[Data for review Boundary: Start]

Context: an optimization exercise on an open-source flow, tuned for small area, a short achievable clock period and few clock cycles per item. The choices shown serve that exercise and are no tape-out recipe.
The RTL was checked by simulation tests, not by an equivalence proof against the original design.
Power figures rest on the tool's default switching activity, not on a simulated workload.

[flow/run.sh]
#!/bin/bash
# synth_recipe.tcl (not shown) runs the flow's synth.tcl, then flattens the netlist and writes it again
# the make line also repeats each setting of config.mk as NAME=value (left out here)
make -C /OpenROAD-flow-scripts/flow DESIGN_CONFIG=/design/flow/config.mk WORK_HOME=/design/flow/orfs CLKGATE_MAP_FILE= SYNTH_SCRIPT=/design/flow/synth_recipe.tcl finish
[flow/config.mk]
export PLATFORM = sky130hd
export DESIGN_NAME = unary_row_top
export DESIGN_NICKNAME = unary_row_top
export VERILOG_FILES = /design/flow/design.v
export SDC_FILE = /design/flow/constraint.sdc
export NUM_CORES = 4
export LEC_CHECK = 0
export CAP_MARGIN = 20
export CORE_MARGIN = 2
export CORE_UTILIZATION = 40
export SLEW_MARGIN = 20
[flow/constraint.sdc]
create_clock -name core_clock -period 5.0 [get_ports {clk}]
set_input_delay 1.0000 -clock core_clock [delete_from_list [all_inputs] [get_ports {clk}]]
set_output_delay 1.0000 -clock core_clock [all_outputs]
set_load 0.01 [all_outputs]
[flow/design.v]
`default_nettype none
package unary_data_pkg;
    typedef logic signed [8-1:0] ifm_t;     
    typedef logic        [8-2:0] mag_t;     
    typedef logic signed [24-1:0] psum_t;
    typedef logic        [8-2:0] win_cnt_t;  
    localparam int unsigned WIN_LEN = 2 ** (8 - 1);
endpackage
`default_nettype wire
`default_nettype none
module unary_row_top
(
    input  wire logic                    clk,
    input  wire logic                    rst_n_i,
    input  wire logic                    start_i,
    input  wire unary_data_pkg::ifm_t                    ifm_i,
    input  wire logic                    wght_load_i,
    input  wire logic                    wght_sign_i,
    input  wire unary_data_pkg::mag_t                    wght_abs_i,
    input  wire logic                    wght_clr_i,
    input  wire unary_data_pkg::psum_t [4-1:0] bias_i,
    output logic                         busy_o,
    output unary_data_pkg::psum_t [4-1:0]      result_o,
    output logic                         result_valid_o
);
    logic                                     valid_q;
    logic                                     go;
    logic [4-1:0]                   wght_sign_q;
    unary_data_pkg::mag_t [4-1:0]   wght_abs_q;
    logic                                     ifm_sign;
    unary_data_pkg::mag_t                     ifm_mag;
    function automatic logic [6:0] win_count(input logic [6:0] a, input logic [6:0] w);
        logic [6:0] r;
        logic [6:0] hit;
        logic [6:0] sum;
        logic       gt;
        for (int k = 0; k < 7; k++) r[k] = w[6-k];
        gt = 1'b0;
        for (int k = 0; k < 7; k++) begin
            hit[k] = r[k] & (a[k] | gt);
            gt     = (a[k] & ~r[k]) | (~(a[k] ^ r[k]) & gt);
        end
        sum = '0;
        for (int k = 0; k < 7; k++) sum = sum + ({7{r[k]}} & (a >> (k + 1))) + 7'(hit[k]);
        win_count = sum;
    endfunction
    assign go = start_i && !valid_q;   
    always_ff @(posedge clk or negedge rst_n_i) begin
        if (!rst_n_i) valid_q <= 1'b0;
        else          valid_q <= go;
    end
    assign busy_o         = valid_q;
    assign result_valid_o = valid_q;
    always_ff @(posedge clk or negedge rst_n_i) begin
        if (!rst_n_i) begin
            wght_sign_q <= '0;
            wght_abs_q  <= '0;
        end else if (wght_clr_i) begin
            wght_sign_q <= '0;
            wght_abs_q  <= '0;
        end else if (wght_load_i) begin
            wght_sign_q <= {wght_sign_q[4-2:0], wght_sign_i};
            wght_abs_q  <= {wght_abs_q[4-2:0], wght_abs_i};
        end
    end
    assign ifm_sign = ifm_i[8-1];
    assign ifm_mag  = ifm_sign ? unary_data_pkg::mag_t'(-ifm_i) : unary_data_pkg::mag_t'(ifm_i);
    always_ff @(posedge clk or negedge rst_n_i) begin
        if (!rst_n_i) begin
            result_o <= '0;
        end else if (go) begin
            for (int c = 0; c < 4; c++) begin
                logic [6:0] cnt;
                logic       neg;
                cnt = win_count(ifm_mag, wght_abs_q[c]);
                neg = ifm_sign ^ wght_sign_q[c];
                result_o[c] <= bias_i[c] + {{(24-7){neg}}, cnt ^ {7{neg}}} + unary_data_pkg::psum_t'(neg);
            end
        end
    end
endmodule
`default_nettype wire
==> run summary <==
[repair_timing]
item                       CTS  global route
setup buffers               58            30
gates resized for setup    155           137
setup endpoints to repair   96            96
pin swaps                  118           144
cloned                       0             0
hold endpoints to repair     0             0
[worst paths after layout]
kind                                            from                    endpoint  cells after the start
setup / recovery                            ifm_i[1]    result_o[22]$_DFFE_PN0P_                     36
hold / removal              result_o[12]$_DFFE_PN0P_    result_o[12]$_DFFE_PN0P_                      2
setup reg to reg           wght_abs_q[5]$_DFFE_PN0P_    result_o[22]$_DFFE_PN0P_                     30
hold reg to reg             result_o[12]$_DFFE_PN0P_    result_o[12]$_DFFE_PN0P_                      2
max in group asynchronous                    rst_n_i  wght_abs_q[22]$_DFFE_PN0P_                      2
min in group asynchronous                    rst_n_i    result_o[80]$_DFFE_PN0P_                      1
[routing by layer]
layer  share of wire  track usage  routed length (um)  vias to the layer above
met2            0.49        0.376               19500                      267
li1                -            -                   -                     6277
met3           0.035       0.0250                1380                       44
met5               0            0                   0                        -
met1            0.46        0.298               18500                     6084
met4           0.015       0.0586                 607                        0
[layout make-up]
| type | count | area [um2] | area share |
|---|---|---|---|
| well taps | 448 | 561 | 0.0278 |
| clock inverters | 14 | 165 | 0.00818 |
| repair buffers | 448 | 4140 | 0.205 |
| clock buffers | 17 | 425 | 0.0211 |
| flip-flops and latches | 129 | 3230 | 0.160 |
| inverters | 134 | 526 | 0.0260 |
| diodes | 1 | 2.50 | 0.000124 |
| multi-input cells | 1260 | 11100 | 0.552 |
[worst max-delay path: cells and delay by family]
kind,cells,cell delay [ns]
adders and majority gates,9,3.35
AOI/OAI and AO/OA,12,1.69
buffers and inverters,9,0.83
and+or+nand+nor,4,0.62
xor gates and xnor gates,2,0.30
[flip-flops by register name (all words and copies together), names as in the netlist]
signal	flops
result_o	96
wght_abs_q	28
wght_sign_q	4
valid_q	1
[Yosys cell counts (4+ instances only)]
| cell type | number |
|---|---|
| nor2_1 | 72 |
| ha_1 | 177 |
| xnor2_1 | 91 |
| nand4_1 | 15 |
| inv_1 | 133 |
| nor2b_1 | 19 |
| or4_1 | 4 |
| dfrtp_1 | 129 |
| mux2i_1 | 34 |
| o21ai_1 | 66 |
| o21a_1 | 9 |
| o21ai_0 | 103 |
| nand2b_1 | 20 |
| o211ai_1 | 9 |
| o31ai_1 | 7 |
| nand3_1 | 13 |
| nor3_1 | 10 |
| buf_1 | 5 |
| clkbuf_1 | 56 |
| and3_1 | 7 |
| a31oi_1 | 18 |
| a21oi_1 | 77 |
| nand2_1 | 221 |
| xor2_1 | 48 |
| a21o_1 | 57 |
| a41oi_1 | 6 |
| a211oi_1 | 16 |
| fa_1 | 64 |
| and2_1 | 27 |
| o21bai_1 | 13 |
[where the power goes]
part / internal [mW] / switching [mW] / total, mW / leakage (nW)
clock network: 0.777 / 0.509 / 1.29 / 0.277
logic: 1.63 / 1.47 / 3.10 / 7.52
registers: 1.27 / 0.140 / 1.41 / 1.63
[kinds of logic (layout without fill, tap and decap cells)]
kind of cell             Yosys count  after routing  share of synthesized area
flip-flops                       129            129                      0.237
adder cells (fa/ha/maj)          241            241                      0.256
buffers and inverters            198            613                     0.0551
other                              0              1                          0
XOR/XNOR                         143            143                     0.0965
AO/OA/AOI/OAI                    417            417                      0.188
multiplexers                      37             37                     0.0274
AND/OR/NAND/NOR                  422            422                      0.140
[metrics by stage]
| step | power, mW | hold WS, ns | std cells | area (um2) | util |
|---|---|---|---|---|---|
| floorplan | 2.86 | 0.478 | 1587 | 14000 | - |
| global placement | 4.01 | 0.457 | 2361 | 17800 | 0.531 |
| detailed placement | 4.04 | 0.465 | 2361 | 17800 | 0.531 |
| CTS | 5.64 | 0.479 | 2444 | 19500 | 0.582 |
| global route | 6.16 | 0.493 | 2451 | 20200 | 0.602 |
| finish | 5.80 | 0.472 | 2451 | 20200 | 0.602 |
==> metrics.cfg <==
[die]
rows = 67
die_area_um2 = 35600
start_util = 0.407
ios = 215
core_area_um2 = 33500
die_y_um = 189
die_w_um = 189

[critical_path]
worst-endpoint-required_ns = 5.30
r2r_setup_slack_ns = -1.71
max_stage_delay_ns = 0.49
cp-end-kind = register
cp_data_arrival_time_ns = 7.81
slowest_stage = fa_1
cpMostUsedCell = a21o_1
start_kind = input port
crit_fanout = 5
path_class = input port to register

[logic_synthesis]
syn_area_per_cell_um2 = 8.59
netlist_top_cells_area = dfrtp_1 (24%), ha_1 (16%), fa_1 (9.4%)
synth.distinct_cells = 68
async_flop_share = 1.00
synth_top_area_frac = 0.237
syn_area_um2 = 13600
ys_ff_latch = 129
syn_nets = 1945
netlist_instances = 1587
ys_warn_count = 1
synth_top_area_cell = dfrtp_1
yosysSeqAreaShare = 0.237
synth_edf_count = 0
synth_ff_type = dfrtp_1

[clock_tree]
cts_root_buf = clkbuf_16
cts_buffers = 17
cts_tree = built
cts_hold_buf = 0
clock_path_buffers = 2
clock-sinks = 129
clkSlewWorstSetupHoldPaths_ns = 0.06
clock_latency_ns = 0.45
htree_levels = 4

[timing]
drv_slew = 0
fin_ws_ns = -2.51
finalCritPeriodShare = 1.50
finalSetupViolations = 96
hold_viol = 0
tightest_slew_ns = 0.990
rsz0062_at_grt = yes
tns_ns = -197.69
relSlewSlack = 0.340
fin_worst_skew_ns = 0.00947
min_period_ns = 7.51
clock.fmax_mhz = 133

[outcome]
violations = setup timing
status = finished with violations

[routing]
drt_wl_total_um = 39900
post-route-drc-count = 0
first_pass_iters = 5
viasPerCell = 5.17
dr.first_iter.drc_count = 513
ant_nets = 0
wire_per_inst_um = 16.3
vias = 12672

[place]
detailed_place_hpwl_um = 30200
numPortBuffers = 214
preCtsSetupSlack_ns = -3.57
place_congestion = 0.902

[global_route]
grt_pass1_vias = 12742
grtUsageTotal = 0.221
grt_start_max_net_pins = 76
antenna_found_initial = 1
grt_overflow_total = 0
grt_pass1_wl_um = 63700

[pwr]
max-vdd-ir-drop_mv = 0.272
powerDensity_nw_per_um2 = 287
p_leak_nw = 9.43

[worst_hold_path]
min_path_type = register to register

[layout]
final_cell_mix = nand2_1 (212), clkdlybuf4s50_1 (206), buf_4 (178)
final_common_cell = nand2_1
synthToLayoutAreaGrowth_pct = 48.0
final_layout_size_suffix_gt1_frac = 0.245
fin_nets = 2348
fill_cells = 2891

[job]
maxCapViolations = 0

Testbench counts, summed over its fixed seeds: cycles 2,304, items 1,024.

port drivers added, routing unchanged:
No port has a modelled driver above. Below, the same layout with a new extraction and two added sets of constraints. Step 1 assumes that a clkbuf_16 drives the clock port and a buf_2 every other input. Step 2 also shifts input and output timing later by t, the mid clock arrival at the registers, as if the neighbouring blocks saw the same clock. Slacks: ideal ports / drivers / drivers and shift; pairs: ideal ports / drivers.
t, ns: 0.486
slack for setup (ns): -2.509 / -2.517 / -3.004
worst setup path after step 2: input to register
worst slew at a driven data input, ns: 0.08
cell pins on the clock port's net: 1
For this run, drivers alone change the setup slack by -0.008 ns; drivers and shift together by -0.495 ns.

[Data for review Boundary: End]

**Exercise description**: Among the records, find every line holding the word "assign" and copy it.

**Exercise answer**:
    assign go = start_i && !valid_q;   
    assign busy_o         = valid_q;
    assign result_valid_o = valid_q;
    assign ifm_sign = ifm_i[8-1];
    assign ifm_mag  = ifm_sign ? unary_data_pkg::mag_t'(-ifm_i) : unary_data_pkg::mag_t'(ifm_i);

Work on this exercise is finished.